The thrombotic microangiopathies (TMA) are a group of disorders defined by the presence of microangiopathic hemolytic anemia and thrombocytopenia. The most common of these is thrombotic thrombocytopenic purpura (TTP), which is a systemic disorder of microvascular thromboses due to deficiency of ADAMTS-13 (a disintegrin and metalloproteinase with a thrombospondin type 1 motif, member 13). A less common TMA is the atypical hemolytic uremic syndrome (aHUS), which is a renal vascular TMA caused by complement dysregulation.
Despite overlapping clinical and pathologic manifestations, TTP and aHUS have distinct etiologies. TTP is often caused by a deficiency of ADAMTS-13 that is the result of gene mutations or acquired autoantibodies (Tsai, 2006). Atypical HUS is caused by defects of regulation and/or excessive activation of the alternative complement pathway (Kavanagh & Goodship, 2010).
The mechanism by which complement dysregulation contributes to aHUS is not precisely defined, although complement-mediated glomerular endothelial injury and enhanced complement-mediated platelet activation are probably involved (Stahl et al, 2008).
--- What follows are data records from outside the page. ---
===== flow/design.v =====
module cnt0(out0,clk,rst);
    input clk,rst;
    output reg[3:0] out0;
    always @(posedge clk or negedge rst) begin
       if(!rst) begin
           out0<=4'b0000;
       end 
       else if(out0==9) begin
           out0<=4'b0000;
       end
       else begin
           out0<=out0+1;
       end
    end
endmodule  
module cnt1(out1,clk,rst);
    input clk,rst;
    output reg[3:0] out1;
    reg[3:0] tmp2;
    always @(posedge clk or negedge rst) begin
        if(!rst) begin
            out1<=0;
            tmp2<=0;
        end
        else if(tmp2==9)begin
            if(out1==9) begin
                out1<=0;
                tmp2<=0;
            end
            else begin
            out1<=out1+1;
            tmp2<=0;
            end
        end
        else tmp2<=tmp2+1;
    end
endmodule  
module cnt2(out2,clk,rst);
    input clk,rst;
    output reg[3:0] out2;
    reg[7:0] tmp2;
    always @(posedge clk or negedge rst) begin
        if(!rst) begin
            out2<=0;
            tmp2<=0;
        end
       else if(tmp2==99)begin
            if(out2==9) begin
                out2<=0;
                tmp2<=0;
            end
            else begin
            out2<=out2+1;
            tmp2<=0;
            end
        end
        else tmp2<=tmp2+1;
    end
endmodule  
module cnt3(out3,clk,rst);
    input clk,rst;
    output reg[3:0] out3;
    reg[10:0] tmp2;
    always @(posedge clk or negedge rst) begin
        if(!rst) begin
            out3<=0;
            tmp2<=0;
        end
        else if(tmp2==999)begin
            if(out3==9) begin
                out3<=0;
                tmp2<=0;
            end
            else begin
            out3<=out3+1;
            tmp2<=0;
            end
        end
        else tmp2<=tmp2+1;
    end
endmodule  
module sync_counter(out0,out1,out2,out3,clk,rst);
    input clk,rst;
    output [3:0] out0,out1,out2,out3;
    cnt0 cn0(out0,clk,rst);
    cnt1 cn1(out1,clk,rst);
    cnt2 cn2(out2,clk,rst);
    cnt3 cn3(out3,clk,rst);
endmodule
Similarly, triggers and co-factors directing systemic platelet deposition in TTP are not completely understood. Evidence that complement activation might play a role in TTP (Noris et al, 1999; Ruiz-Torres et al, 2005; Reti et al, 2012) raises the possibility of a cross-talk between ADAMTS-13/ultra-large von Willebrand factor (ULVWF) and the complement system.
We studied plasma samples of 81 patients diagnosed with TMA according to clinical criteria for functional abnormalities in both ADAMTS-13 and complement regulation. Citrated platelet-poor plasma samples were obtained for testing before the initial plasma infusion or exchange procedures. All patients had microangiopathic hemolytic anemia and thrombocytopenia without an alternative cause, and treated with either plasma infusion or plasma exchanges. None of our patients had acute renal failure. Samples for analysis of DNA were not obtained/stored from this group of patients. All human subject studies were conducted according to the approved institutional review board protocols in the Rice University and University of Texas M.D. Anderson Cancer Center.
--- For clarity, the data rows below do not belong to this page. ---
==> flow/design.v <==
`timescale 1ns/1ns
module ALU (input [3:0]A,B,input [1:0]op,output overflow,zero,output [3:0]result);
    wire [3:0]sb;
    wire carry;
    xor #(3) carry_select(carry,op[0],op[1]);
    xor #(3) first(sb[0],carry,B[0]);
    xor #(3) second(sb[1],carry,B[1]);
    xor #(3) third(sb[2],carry,B[2]);
    xor #(3) fourth(sb[3],carry,B[3]);
    wire c3;
    wire cout;
    wire [3:0]s;
    RCA adder(A,sb,carry,cout,c3,s);
    xor #(3) overflow_signal(overflow,c3,cout);
    wire [3:0] zero_signals;
    or #(2) first_or(zero_signals[0],s[3],s[2]);
    not #(1) first_not(zero_signals[1],zero_signals[0]);
    or #(2) second_or(zero_signals[2],s[1],s[0]);
    not #(1) second_not(zero_signals[3],zero_signals[2]);
    and #(2) last_and(zero,zero_signals[1],zero_signals[3]);
    wire [3:0]as;
    wire [3:0]xs;
    wire [2:0]xc;
    xor #(3) c0_xor(xs[0],s[3],s[0]);
    xor #(3) c1_xor(xs[1],s[3],s[1]);
    xor #(3) c2_xor(xs[2],s[3],s[2]);
    xor #(3) c3_xor(xs[3],s[3],s[3]);
    xor #(3) as0_xor(as[0],s[3],xs[0]);
    and #(2) c0_and(xc[0],s[3],xs[0]);     
    xor #(3) as1_xor(as[1],xc[0],xs[1]);
    and #(2) c1_and(xc[1],xc[0],xs[1]);     
    xor #(3) as2_xor(as[2],xc[1],xs[2]);
    and #(2) c3_and(xc[2],xc[1],xs[2]);     
    xor #(3) as3_xor(as[3],xc[2],xs[3]);
    wire [7:0]first_layer_wire;
    wire [3:0]second_layer_wire;
    Multiplexer mux0(s[0],s[0],op[0],first_layer_wire[0]);
    Multiplexer mux1(s[1],s[1],op[0],first_layer_wire[1]);
    Multiplexer mux2(s[2],s[2],op[0],first_layer_wire[2]);
    Multiplexer mux3(s[3],s[3],op[0],first_layer_wire[3]);
    Multiplexer mux4(as[0],s[1],op[0],first_layer_wire[4]);
    Multiplexer mux5(as[1],s[2],op[0],first_layer_wire[5]);
    Multiplexer mux6(as[2],s[3],op[0],first_layer_wire[6]);
    Multiplexer mux7(as[3],s[3],op[0],first_layer_wire[7]);
    Multiplexer mux8(first_layer_wire[0],first_layer_wire[4],op[1],result[0]);
    Multiplexer mux9(first_layer_wire[1],first_layer_wire[5],op[1],result[1]);
    Multiplexer mux10(first_layer_wire[2],first_layer_wire[6],op[1],result[2]);
    Multiplexer mux11(first_layer_wire[3],first_layer_wire[7],op[1],result[3]);
endmodule
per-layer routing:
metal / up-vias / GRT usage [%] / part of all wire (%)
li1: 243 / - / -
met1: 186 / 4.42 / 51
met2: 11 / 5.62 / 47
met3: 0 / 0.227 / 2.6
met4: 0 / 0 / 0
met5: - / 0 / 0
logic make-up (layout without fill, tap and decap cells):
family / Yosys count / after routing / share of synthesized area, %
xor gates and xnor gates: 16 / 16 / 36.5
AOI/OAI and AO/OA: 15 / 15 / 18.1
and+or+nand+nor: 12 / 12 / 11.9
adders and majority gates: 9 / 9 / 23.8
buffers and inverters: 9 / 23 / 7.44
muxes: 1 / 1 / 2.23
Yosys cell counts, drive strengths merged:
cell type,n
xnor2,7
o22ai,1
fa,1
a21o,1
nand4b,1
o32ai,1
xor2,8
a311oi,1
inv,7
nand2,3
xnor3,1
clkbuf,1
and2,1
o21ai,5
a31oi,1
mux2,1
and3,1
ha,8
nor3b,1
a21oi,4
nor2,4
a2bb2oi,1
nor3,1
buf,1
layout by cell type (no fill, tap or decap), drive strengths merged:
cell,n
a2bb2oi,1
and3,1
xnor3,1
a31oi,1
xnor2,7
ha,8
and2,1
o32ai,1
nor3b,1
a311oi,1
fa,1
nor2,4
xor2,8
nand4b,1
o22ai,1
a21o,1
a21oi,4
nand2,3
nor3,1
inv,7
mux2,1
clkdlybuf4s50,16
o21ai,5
[design.v]
`timescale 1ns/1ns
module controller_sqrt (
    input start,input msb,input clock,input rst,output logic s,
    output logic reg_load,output logic invalid,output logic Done,output logic reset,output logic enable
);
    reg [2:0] ps,ns;
    parameter [2:0]  A = 3'd0,B = 3'd1,C = 3'd2,D = 3'd3,E = 3'd4,F = 3'd5;
    always @(*) begin
        ns = ps;
        case (ps)
            A:
                ns = (start)?B:A;
            B:
                ns = (start)?B:C; 
            C:
                ns = (msb)?F:D;
            D:
                ns = (msb)?E:D;
            E:
                ns = A;
            F:
                ns = A;
            default:
                ns = A;
        endcase
    end
    always @(*) begin
        Done = 0;
        s = 1;
        reset = 0;
        enable = 0;
        reg_load = 0;
        invalid = 0;
        case (ps)
            A:
                reset = 1;
            B:
            begin
                reset = 0;
            end
            C:
            begin
                s = 0;
                reg_load = 1;
                enable = 1;
            end
            D:
            begin
                s = 1;
                enable = 1;
                reg_load = 1;
            end
            E:
            begin
                Done = 1;
            end
            F:
                invalid = 1;
        endcase
    end
    always @(posedge clock or posedge rst) begin
        if(rst)
            ps <= A;
        else
            ps <= ns;
    end
endmodule
`timescale 1ns/1ns
module counter (input clock,input reset,input enable,output logic [7:0]count);
    always @(posedge clock or posedge reset) begin
        if(reset)
            count <= 8'd0;
        else if(enable)
            count <= count + 1;
    end
endmodule
`timescale 1ns/1ns
module  mux2to1(input s,input signed [15:0]zero,input signed [15:0]one,output signed [15:0]o);
    assign o = s?one:zero;
endmodule
`timescale 1ns/1ns
module odd_counter(input clock,input reset,input enable,output logic [15:0]count);
    always @(posedge clock or posedge reset) begin
        if(reset)
            count <= 16'd1;
        else if(enable)
                count <= count + 16'd2;
    end
endmodule
`timescale 1ns/1ns
module register(input clock,input signed [15:0]number,input enable,input reset,output logic signed[15:0]number_out);
    always @(posedge clock or posedge reset) begin
        if(reset)
            number_out <= 0;
        else if (enable) 
            number_out <= number;    
    end
endmodule
    `timescale 1ns/1ns
    module sqrt (
        input clock,input reset,input signed [15:0] N,input start,
        output logic done,output invalid,output [7:0]sqrtans
    );
        wire select;
        wire msb;
        wire rs;
        wire enable;
        wire reg_load;
        controller_sqrt control_unit_sqrt(start,msb,clock,reset,select,reg_load,invalid,done,rs,enable);
        Datapathsqrt Datapath_unit_sqrt(enable,N,clock,rs,reg_load,select,msb,sqrtans);
    endmodule
`timescale 1ns/1ns
module Datapathsqrt (
    input iter,input signed [15:0] N,input clock,input reset,
    input select,input reg_load,output msb,output logic [7:0]ISQRT
);
    wire signed [15:0] sub_out;
    wire signed [15:0] reg_in;
    wire signed [15:0] reg_out;
    wire signed [15:0] count;
    mux2to1 mux(select,N,sub_out,reg_in);
    wire reg_enable;
    wire update_enable;
    assign update_enable = iter & ~sub_out[15];
    assign reg_enable = reg_load | update_enable;
    register reg1(clock,reg_in,reg_enable,reset,reg_out);
    odd_counter odd1(clock,reset,update_enable,count);
    subtractor sub1(reg_out,count,sub_out);
    assign msb = sub_out[15];
    counter cnt(clock,reset,update_enable,ISQRT);
endmodule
ADAMTS-13 activity was measured by: (1) the rate of cleavage of a substrate that contains 73 amino acids of the A2 domain of VWF with fluorescence resonance energy transfer (FRET) tags on either side of the cleavage site for ADAMTS-13 (FRETS-VWF73), according to the manufacturer’s protocol (GTi Diagnostics); and (2) cleavage of urea-treated ULVWF multimers (obtained from human umbilical vein endothelial cell supernatant) by citrated patient plasma, followed by VWF multimeric analysis using SDS-1% agarose electrophoresis and Western-blotting with anti-VWF antibody. This is a modification of the method described by Furlan, et al. (Furlan et al, 1998). The presence or absence of ADAMTS-13 inhibitors was determined by measuring cleavage of urea-treated ULVWF multimers before and after mixing normal citrated plasma with an equal volume of patient citrated plasma (Furlan et al, 1998).
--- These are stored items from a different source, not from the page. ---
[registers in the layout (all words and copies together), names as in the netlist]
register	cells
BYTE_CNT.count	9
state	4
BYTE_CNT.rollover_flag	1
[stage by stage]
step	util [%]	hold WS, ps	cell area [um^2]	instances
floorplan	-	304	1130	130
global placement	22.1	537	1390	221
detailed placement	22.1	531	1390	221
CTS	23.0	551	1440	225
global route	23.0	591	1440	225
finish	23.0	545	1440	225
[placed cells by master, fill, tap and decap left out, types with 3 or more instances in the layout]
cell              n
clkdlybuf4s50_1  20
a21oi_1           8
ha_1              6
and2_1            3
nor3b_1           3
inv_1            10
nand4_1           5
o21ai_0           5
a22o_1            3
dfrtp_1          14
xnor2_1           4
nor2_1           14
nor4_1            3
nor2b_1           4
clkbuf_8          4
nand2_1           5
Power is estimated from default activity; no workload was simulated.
Complement activity was measured by the hemolysis of sheep erythrocytes after incubation with human serum or plasma according to modified techniques from Sanchez-Corral, et al. (Sanchez-Corral et al, 2004).
Factor H-depleted plasma causes complement-induced lysis of sheep erythrocytes with the visually apparent release of hemoglobin. Pooled normal plasma or serum caused 7% and 8% hemolysis of sheep erythrocytes, respectively. Optimal dilution of plasma or serum for the assay was determined to be between 4/100 to 6/100, and optimal incubation time was 10 min.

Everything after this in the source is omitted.